→ **Aim of the task**
Type again, exactly, the lines below from the start through the line that includes "plus cycle counter.".

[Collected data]
=-=-=-=-=

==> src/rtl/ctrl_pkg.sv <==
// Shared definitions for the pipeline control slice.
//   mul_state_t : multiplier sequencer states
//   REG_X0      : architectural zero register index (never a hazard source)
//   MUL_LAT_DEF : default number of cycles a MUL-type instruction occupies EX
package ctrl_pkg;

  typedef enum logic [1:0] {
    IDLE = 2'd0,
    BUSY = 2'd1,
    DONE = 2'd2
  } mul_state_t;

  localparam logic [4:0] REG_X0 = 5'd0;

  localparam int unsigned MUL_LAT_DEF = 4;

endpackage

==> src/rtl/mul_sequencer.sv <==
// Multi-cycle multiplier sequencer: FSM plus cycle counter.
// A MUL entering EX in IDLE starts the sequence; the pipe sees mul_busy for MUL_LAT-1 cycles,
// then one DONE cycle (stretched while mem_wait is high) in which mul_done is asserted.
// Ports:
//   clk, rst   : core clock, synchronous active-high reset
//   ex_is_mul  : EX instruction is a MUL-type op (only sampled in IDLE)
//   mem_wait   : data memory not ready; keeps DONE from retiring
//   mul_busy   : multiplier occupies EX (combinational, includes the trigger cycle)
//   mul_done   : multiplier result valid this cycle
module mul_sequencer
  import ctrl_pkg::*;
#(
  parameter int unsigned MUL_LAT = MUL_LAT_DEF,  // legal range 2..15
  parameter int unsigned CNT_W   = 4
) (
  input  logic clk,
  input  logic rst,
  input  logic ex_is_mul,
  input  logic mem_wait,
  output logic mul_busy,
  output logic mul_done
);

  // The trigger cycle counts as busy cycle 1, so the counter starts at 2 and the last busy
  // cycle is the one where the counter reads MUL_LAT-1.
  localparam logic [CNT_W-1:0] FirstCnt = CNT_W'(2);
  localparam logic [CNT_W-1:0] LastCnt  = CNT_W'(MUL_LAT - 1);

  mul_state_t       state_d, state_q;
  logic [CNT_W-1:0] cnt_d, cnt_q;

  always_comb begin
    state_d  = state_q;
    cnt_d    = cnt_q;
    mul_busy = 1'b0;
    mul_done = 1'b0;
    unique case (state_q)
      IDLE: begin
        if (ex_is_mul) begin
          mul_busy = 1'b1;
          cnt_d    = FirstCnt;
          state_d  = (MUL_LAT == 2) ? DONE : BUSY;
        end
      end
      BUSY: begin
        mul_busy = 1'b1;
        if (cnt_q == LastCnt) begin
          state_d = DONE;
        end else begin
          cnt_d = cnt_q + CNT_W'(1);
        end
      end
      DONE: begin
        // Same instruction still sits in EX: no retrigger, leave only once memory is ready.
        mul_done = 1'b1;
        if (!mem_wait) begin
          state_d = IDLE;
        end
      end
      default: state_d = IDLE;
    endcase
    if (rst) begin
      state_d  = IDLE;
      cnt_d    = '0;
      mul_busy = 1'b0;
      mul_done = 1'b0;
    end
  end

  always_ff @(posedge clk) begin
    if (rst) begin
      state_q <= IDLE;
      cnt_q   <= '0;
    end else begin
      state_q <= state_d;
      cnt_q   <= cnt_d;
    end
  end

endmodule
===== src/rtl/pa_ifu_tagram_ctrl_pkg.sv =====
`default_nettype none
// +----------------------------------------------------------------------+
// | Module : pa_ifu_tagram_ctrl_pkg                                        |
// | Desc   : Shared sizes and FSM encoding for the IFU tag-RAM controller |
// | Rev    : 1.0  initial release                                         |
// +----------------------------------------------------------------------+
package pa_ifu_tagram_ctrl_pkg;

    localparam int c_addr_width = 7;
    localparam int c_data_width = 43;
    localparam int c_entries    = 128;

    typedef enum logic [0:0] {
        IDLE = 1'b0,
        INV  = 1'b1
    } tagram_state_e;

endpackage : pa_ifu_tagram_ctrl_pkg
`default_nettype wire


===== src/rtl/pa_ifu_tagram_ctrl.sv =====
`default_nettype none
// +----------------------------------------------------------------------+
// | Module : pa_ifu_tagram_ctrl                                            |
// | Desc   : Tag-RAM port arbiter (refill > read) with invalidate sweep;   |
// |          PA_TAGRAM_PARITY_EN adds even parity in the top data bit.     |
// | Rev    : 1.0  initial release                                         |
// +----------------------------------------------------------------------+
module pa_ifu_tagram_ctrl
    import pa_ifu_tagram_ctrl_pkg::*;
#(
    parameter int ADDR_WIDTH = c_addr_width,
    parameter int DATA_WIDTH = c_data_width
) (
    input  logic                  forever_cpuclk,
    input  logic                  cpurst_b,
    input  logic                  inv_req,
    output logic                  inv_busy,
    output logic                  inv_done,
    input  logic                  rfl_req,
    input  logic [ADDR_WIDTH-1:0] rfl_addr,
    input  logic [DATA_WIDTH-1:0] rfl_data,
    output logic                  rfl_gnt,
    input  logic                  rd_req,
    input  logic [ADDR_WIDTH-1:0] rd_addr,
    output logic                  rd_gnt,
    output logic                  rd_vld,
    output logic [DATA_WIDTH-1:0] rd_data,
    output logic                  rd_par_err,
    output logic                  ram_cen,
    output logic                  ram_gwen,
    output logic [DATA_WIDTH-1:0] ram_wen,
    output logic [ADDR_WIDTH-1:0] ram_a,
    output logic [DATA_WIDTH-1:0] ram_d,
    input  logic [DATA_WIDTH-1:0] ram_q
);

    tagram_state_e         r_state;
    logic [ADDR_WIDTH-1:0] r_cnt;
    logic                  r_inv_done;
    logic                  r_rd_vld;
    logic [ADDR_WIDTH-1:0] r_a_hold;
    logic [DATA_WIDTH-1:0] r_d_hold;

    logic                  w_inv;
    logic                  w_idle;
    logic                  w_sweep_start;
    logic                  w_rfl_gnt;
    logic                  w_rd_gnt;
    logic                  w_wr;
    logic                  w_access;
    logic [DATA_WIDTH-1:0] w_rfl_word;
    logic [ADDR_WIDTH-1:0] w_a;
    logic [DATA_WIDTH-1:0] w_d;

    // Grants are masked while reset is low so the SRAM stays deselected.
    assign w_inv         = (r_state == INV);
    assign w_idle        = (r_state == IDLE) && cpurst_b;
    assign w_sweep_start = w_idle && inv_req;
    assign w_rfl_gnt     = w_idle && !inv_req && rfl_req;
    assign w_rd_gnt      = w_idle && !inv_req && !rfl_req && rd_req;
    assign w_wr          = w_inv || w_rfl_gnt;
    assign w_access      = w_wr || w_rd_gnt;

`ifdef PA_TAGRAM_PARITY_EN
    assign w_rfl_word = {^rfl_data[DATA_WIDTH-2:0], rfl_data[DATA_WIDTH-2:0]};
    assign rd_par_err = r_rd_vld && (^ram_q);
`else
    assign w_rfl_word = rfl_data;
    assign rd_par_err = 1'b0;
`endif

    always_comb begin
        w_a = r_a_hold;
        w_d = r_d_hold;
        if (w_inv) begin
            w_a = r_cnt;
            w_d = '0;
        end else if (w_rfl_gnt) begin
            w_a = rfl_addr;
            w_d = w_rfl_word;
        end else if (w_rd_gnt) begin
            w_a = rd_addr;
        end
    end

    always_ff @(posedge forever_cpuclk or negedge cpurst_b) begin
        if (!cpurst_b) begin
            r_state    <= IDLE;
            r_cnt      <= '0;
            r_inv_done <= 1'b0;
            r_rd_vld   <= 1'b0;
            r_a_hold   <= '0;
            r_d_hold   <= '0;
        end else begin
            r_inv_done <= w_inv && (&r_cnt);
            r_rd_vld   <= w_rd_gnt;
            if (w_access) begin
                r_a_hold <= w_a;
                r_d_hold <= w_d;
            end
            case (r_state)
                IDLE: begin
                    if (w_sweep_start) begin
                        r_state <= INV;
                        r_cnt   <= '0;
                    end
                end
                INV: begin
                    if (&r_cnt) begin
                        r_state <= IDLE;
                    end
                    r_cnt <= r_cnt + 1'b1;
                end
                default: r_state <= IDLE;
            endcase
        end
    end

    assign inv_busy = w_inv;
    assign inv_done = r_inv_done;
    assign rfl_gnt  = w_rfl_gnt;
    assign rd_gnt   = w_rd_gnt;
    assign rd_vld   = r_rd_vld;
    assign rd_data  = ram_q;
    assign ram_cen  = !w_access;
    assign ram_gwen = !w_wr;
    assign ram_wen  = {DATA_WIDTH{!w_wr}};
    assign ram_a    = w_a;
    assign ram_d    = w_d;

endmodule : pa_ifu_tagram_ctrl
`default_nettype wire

=-=-=-=-=

→ **Result of this task**
==> src/rtl/ctrl_pkg.sv <==
// Shared definitions for the pipeline control slice.
//   mul_state_t : multiplier sequencer states
//   REG_X0      : architectural zero register index (never a hazard source)
//   MUL_LAT_DEF : default number of cycles a MUL-type instruction occupies EX
package ctrl_pkg;

  typedef enum logic [1:0] {
    IDLE = 2'd0,
    BUSY = 2'd1,
    DONE = 2'd2
  } mul_state_t;

  localparam logic [4:0] REG_X0 = 5'd0;

  localparam int unsigned MUL_LAT_DEF = 4;

endpackage

==> src/rtl/mul_sequencer.sv <==
// Multi-cycle multiplier sequencer: FSM plus cycle counter.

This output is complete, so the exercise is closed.